For the data below, say how many lines contain "assign". Only the number should be given.

(Dataset entries)
==*==

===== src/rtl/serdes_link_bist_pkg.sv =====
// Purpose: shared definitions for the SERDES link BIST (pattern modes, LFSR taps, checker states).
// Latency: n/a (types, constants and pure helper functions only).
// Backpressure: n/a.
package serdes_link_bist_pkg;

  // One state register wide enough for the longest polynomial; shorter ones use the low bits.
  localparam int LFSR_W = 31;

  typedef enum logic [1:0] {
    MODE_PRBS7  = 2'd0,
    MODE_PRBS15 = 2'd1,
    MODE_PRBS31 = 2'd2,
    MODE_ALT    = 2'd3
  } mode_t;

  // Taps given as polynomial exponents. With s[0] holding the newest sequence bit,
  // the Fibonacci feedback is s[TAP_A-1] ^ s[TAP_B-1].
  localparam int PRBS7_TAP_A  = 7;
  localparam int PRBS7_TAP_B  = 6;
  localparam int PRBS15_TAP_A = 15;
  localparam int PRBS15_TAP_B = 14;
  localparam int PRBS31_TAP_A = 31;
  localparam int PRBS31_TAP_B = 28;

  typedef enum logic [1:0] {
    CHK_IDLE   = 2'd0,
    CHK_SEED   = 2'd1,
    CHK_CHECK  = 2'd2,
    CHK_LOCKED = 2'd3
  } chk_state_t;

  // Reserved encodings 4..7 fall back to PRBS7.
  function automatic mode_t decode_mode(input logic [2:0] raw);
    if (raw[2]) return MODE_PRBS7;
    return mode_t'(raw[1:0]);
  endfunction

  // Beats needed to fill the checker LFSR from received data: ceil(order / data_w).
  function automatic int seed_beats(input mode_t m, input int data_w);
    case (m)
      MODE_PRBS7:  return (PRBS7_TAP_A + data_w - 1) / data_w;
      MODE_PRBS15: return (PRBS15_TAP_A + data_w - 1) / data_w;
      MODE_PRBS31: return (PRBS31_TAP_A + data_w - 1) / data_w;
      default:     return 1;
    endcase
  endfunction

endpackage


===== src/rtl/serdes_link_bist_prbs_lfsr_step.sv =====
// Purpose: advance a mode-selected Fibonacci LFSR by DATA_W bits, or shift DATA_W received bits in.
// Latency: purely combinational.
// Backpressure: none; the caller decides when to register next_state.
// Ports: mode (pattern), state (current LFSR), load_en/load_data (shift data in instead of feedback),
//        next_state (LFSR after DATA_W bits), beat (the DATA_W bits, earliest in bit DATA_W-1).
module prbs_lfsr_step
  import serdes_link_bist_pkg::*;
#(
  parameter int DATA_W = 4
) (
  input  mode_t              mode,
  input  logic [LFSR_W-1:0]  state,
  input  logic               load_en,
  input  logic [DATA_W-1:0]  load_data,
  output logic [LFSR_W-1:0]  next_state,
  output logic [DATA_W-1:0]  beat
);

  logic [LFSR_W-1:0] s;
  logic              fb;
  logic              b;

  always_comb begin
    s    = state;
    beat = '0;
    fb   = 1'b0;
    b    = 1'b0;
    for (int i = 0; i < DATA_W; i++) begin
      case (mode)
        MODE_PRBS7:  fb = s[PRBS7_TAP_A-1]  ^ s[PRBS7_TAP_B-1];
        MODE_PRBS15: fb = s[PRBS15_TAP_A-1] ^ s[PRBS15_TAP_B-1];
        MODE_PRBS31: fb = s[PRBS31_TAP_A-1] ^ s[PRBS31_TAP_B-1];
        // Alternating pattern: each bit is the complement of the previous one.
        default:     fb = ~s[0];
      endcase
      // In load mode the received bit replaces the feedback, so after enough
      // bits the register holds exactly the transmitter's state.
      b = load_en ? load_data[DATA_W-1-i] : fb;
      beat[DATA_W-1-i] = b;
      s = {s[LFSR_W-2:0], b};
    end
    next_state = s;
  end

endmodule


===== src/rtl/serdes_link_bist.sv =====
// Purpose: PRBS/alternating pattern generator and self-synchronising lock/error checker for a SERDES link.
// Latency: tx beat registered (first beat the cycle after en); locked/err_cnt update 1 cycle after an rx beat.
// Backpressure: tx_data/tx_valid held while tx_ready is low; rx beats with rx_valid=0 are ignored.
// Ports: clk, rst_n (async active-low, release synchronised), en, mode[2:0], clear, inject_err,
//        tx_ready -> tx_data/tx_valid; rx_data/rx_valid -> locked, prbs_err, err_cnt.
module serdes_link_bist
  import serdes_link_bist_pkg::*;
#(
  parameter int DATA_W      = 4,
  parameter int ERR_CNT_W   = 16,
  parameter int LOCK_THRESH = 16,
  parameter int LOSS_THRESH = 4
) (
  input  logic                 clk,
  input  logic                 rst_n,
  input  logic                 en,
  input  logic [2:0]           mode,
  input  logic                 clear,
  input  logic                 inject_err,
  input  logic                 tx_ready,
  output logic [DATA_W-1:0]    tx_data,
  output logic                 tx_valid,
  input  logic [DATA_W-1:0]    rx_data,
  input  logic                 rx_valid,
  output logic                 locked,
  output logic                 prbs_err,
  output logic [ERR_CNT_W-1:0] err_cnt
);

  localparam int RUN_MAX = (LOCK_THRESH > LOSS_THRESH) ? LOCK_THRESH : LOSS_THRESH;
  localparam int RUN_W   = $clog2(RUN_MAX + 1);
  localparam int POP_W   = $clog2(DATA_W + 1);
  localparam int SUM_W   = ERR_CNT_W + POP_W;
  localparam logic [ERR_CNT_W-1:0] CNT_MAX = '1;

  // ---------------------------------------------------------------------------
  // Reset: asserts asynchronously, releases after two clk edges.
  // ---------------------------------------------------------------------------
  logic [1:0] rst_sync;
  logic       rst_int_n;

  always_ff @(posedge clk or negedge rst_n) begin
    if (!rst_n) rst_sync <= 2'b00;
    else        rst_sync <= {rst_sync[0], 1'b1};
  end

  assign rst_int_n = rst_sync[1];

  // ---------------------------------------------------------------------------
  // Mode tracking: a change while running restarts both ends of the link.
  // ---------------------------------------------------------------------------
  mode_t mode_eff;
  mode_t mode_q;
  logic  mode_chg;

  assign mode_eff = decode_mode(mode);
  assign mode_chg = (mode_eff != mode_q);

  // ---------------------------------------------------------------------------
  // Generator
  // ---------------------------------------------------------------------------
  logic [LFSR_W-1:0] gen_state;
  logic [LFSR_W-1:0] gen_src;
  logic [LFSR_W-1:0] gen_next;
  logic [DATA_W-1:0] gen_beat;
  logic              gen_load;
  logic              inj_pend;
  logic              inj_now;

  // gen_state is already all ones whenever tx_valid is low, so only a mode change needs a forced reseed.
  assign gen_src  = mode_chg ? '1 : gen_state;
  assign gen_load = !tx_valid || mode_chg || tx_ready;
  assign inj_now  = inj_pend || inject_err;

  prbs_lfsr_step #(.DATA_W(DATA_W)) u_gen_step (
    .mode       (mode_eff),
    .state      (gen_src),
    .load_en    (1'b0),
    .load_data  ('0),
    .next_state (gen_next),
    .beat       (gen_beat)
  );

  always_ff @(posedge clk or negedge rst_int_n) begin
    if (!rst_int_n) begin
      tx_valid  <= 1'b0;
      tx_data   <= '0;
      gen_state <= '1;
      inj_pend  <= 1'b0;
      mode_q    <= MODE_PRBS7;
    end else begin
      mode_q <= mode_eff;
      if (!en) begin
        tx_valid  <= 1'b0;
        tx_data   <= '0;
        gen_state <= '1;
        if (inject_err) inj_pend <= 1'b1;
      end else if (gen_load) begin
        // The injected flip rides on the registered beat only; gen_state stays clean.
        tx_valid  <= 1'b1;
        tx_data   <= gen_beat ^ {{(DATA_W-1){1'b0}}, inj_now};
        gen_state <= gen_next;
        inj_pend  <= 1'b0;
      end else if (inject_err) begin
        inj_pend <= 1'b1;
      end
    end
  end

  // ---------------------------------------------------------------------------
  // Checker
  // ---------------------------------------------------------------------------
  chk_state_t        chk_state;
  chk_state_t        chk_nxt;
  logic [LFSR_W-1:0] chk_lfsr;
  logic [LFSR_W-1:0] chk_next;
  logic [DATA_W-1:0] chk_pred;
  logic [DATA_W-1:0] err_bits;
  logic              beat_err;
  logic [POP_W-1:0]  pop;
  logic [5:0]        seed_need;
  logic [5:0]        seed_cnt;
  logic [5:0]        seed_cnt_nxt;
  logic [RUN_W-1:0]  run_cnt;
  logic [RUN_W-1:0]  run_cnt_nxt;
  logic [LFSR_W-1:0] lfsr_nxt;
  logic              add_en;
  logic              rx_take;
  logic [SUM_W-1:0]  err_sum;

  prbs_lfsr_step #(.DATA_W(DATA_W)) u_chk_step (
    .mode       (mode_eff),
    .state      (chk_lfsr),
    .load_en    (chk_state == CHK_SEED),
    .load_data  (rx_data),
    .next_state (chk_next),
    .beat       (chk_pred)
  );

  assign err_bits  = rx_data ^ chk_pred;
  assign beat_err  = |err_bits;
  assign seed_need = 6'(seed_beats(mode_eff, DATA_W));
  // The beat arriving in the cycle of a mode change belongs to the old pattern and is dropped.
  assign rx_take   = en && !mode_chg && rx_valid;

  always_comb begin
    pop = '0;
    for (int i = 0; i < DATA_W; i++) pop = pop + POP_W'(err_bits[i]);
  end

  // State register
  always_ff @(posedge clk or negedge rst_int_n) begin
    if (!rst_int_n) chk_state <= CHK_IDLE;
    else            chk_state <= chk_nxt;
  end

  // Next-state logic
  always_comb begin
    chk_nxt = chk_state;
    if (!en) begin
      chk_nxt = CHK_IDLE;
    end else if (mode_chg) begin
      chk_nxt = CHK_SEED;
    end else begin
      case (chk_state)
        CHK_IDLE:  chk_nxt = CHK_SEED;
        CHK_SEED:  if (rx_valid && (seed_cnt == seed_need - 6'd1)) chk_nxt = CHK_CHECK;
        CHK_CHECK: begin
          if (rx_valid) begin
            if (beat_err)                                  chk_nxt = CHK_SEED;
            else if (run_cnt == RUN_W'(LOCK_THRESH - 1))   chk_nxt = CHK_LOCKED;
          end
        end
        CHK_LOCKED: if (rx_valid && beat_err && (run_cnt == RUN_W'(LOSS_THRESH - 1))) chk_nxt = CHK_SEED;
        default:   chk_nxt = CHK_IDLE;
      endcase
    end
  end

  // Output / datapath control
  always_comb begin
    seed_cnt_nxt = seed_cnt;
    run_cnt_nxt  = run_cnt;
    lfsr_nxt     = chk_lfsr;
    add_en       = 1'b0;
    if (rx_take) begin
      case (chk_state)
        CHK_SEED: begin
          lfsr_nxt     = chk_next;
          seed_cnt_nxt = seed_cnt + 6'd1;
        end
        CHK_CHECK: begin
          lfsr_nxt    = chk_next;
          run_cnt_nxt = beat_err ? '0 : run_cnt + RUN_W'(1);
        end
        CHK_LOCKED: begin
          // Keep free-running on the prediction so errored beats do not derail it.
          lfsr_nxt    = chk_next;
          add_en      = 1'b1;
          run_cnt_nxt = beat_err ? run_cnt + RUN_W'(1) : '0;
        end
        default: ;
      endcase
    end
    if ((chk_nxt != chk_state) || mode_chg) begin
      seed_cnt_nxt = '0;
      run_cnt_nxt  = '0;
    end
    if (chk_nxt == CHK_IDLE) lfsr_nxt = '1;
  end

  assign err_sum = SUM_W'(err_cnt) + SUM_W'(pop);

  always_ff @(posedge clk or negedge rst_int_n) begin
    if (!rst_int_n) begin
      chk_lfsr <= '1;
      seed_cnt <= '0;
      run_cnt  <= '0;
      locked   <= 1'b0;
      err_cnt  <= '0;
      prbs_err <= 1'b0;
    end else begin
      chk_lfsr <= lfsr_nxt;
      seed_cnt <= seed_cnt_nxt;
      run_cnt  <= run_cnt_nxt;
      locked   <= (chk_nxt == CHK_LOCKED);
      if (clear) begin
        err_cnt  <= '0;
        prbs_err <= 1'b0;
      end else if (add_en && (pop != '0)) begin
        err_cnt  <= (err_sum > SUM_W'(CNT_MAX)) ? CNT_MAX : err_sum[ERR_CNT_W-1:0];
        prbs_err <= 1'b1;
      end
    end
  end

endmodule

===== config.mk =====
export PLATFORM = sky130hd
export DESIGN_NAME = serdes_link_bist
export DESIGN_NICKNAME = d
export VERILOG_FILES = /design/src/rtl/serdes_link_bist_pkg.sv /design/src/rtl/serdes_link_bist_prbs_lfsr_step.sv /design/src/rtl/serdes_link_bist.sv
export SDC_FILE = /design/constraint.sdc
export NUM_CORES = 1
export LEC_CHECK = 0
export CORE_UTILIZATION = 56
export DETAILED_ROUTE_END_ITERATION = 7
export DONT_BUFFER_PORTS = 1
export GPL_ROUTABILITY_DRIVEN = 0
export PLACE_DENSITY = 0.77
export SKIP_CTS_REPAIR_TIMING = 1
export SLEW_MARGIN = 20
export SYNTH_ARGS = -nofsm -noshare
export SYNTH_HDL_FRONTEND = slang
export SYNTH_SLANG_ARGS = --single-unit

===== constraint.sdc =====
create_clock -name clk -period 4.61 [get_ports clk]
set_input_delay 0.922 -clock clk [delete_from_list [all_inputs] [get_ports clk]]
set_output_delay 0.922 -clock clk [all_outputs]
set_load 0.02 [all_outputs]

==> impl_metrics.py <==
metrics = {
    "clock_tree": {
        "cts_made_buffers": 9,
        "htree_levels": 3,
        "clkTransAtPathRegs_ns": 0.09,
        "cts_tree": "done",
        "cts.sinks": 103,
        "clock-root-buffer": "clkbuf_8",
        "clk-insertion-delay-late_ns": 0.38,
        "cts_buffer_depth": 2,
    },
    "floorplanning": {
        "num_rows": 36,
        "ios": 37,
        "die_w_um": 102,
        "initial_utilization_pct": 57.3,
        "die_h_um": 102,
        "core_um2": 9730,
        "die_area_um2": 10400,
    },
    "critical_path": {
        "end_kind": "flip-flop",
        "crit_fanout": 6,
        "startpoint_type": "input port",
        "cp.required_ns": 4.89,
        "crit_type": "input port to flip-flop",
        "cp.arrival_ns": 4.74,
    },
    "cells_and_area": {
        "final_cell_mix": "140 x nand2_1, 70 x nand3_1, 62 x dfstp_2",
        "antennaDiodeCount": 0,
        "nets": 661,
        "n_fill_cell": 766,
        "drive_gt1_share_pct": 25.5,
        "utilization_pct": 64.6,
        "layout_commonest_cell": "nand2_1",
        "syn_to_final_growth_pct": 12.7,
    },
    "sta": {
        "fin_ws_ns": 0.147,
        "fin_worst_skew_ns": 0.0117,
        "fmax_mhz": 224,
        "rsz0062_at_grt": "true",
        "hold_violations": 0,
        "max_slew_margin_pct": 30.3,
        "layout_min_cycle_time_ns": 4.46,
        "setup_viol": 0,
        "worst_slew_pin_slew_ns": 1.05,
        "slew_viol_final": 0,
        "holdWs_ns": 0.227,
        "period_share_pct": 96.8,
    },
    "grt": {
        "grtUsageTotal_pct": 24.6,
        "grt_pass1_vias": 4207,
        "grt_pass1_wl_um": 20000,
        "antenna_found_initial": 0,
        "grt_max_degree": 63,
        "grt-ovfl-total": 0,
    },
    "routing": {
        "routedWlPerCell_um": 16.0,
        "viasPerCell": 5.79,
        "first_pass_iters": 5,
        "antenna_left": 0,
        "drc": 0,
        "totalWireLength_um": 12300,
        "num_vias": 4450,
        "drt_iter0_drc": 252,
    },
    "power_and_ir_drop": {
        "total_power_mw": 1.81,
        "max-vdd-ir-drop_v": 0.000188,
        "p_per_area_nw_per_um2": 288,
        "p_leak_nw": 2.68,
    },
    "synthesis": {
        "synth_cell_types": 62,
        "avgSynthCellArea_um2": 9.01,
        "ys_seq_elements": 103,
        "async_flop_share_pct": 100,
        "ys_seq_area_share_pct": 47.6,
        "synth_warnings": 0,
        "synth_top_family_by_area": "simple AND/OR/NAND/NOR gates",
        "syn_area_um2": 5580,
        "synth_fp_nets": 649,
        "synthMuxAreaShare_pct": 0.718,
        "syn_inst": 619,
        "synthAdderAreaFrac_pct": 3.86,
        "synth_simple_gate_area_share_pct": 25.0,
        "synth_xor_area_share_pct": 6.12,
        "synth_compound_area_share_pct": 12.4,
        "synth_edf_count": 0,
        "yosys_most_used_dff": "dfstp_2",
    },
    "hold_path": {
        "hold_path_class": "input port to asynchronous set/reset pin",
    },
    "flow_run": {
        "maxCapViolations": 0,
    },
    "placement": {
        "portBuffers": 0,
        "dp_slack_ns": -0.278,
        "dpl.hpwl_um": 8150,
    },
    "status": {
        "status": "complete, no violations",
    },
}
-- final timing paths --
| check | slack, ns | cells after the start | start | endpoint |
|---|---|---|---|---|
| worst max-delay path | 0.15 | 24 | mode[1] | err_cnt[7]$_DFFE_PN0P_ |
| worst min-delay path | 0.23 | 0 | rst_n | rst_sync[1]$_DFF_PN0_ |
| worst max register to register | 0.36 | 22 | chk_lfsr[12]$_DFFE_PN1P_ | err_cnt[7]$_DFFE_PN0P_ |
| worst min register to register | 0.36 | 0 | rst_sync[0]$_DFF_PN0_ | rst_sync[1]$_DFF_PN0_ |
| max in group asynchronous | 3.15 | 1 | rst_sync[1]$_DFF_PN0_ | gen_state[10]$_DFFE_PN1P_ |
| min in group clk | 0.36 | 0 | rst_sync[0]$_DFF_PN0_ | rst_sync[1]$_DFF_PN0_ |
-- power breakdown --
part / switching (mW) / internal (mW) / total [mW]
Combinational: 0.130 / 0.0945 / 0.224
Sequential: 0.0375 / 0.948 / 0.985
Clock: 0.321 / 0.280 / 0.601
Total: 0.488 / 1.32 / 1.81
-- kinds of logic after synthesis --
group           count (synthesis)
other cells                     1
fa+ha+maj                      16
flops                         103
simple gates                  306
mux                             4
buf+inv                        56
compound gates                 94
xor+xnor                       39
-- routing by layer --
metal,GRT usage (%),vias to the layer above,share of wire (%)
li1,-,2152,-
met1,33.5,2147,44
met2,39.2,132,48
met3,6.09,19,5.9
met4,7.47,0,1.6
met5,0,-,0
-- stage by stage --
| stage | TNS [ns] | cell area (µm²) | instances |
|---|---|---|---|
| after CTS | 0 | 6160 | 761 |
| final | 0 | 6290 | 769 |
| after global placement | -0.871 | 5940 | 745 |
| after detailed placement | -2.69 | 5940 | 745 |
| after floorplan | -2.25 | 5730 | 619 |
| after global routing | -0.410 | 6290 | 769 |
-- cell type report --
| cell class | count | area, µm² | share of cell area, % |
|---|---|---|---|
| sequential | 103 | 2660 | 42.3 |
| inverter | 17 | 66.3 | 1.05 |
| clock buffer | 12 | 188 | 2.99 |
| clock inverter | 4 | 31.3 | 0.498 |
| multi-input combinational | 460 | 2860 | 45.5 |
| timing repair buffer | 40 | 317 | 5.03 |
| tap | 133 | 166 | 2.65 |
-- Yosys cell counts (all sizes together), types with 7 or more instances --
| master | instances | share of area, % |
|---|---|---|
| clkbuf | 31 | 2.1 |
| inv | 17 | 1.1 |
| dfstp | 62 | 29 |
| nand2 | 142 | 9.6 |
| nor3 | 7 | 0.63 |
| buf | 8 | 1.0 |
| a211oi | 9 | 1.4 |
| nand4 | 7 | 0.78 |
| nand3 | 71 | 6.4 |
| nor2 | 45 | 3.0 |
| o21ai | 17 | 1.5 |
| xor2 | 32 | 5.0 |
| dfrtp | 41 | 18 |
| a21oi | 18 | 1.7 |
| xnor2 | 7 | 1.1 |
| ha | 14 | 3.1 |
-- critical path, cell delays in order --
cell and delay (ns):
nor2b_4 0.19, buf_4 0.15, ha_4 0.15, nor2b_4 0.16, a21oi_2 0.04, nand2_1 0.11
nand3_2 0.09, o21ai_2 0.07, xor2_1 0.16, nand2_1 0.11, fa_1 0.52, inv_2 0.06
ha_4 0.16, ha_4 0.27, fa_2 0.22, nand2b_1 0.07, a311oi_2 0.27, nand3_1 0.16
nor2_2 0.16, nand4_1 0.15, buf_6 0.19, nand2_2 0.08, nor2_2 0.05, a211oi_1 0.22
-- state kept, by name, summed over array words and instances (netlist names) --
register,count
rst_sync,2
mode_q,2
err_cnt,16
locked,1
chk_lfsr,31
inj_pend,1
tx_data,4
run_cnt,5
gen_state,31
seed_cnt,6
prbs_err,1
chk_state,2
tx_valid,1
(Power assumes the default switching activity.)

==*==

- [Response for this exercise]: 11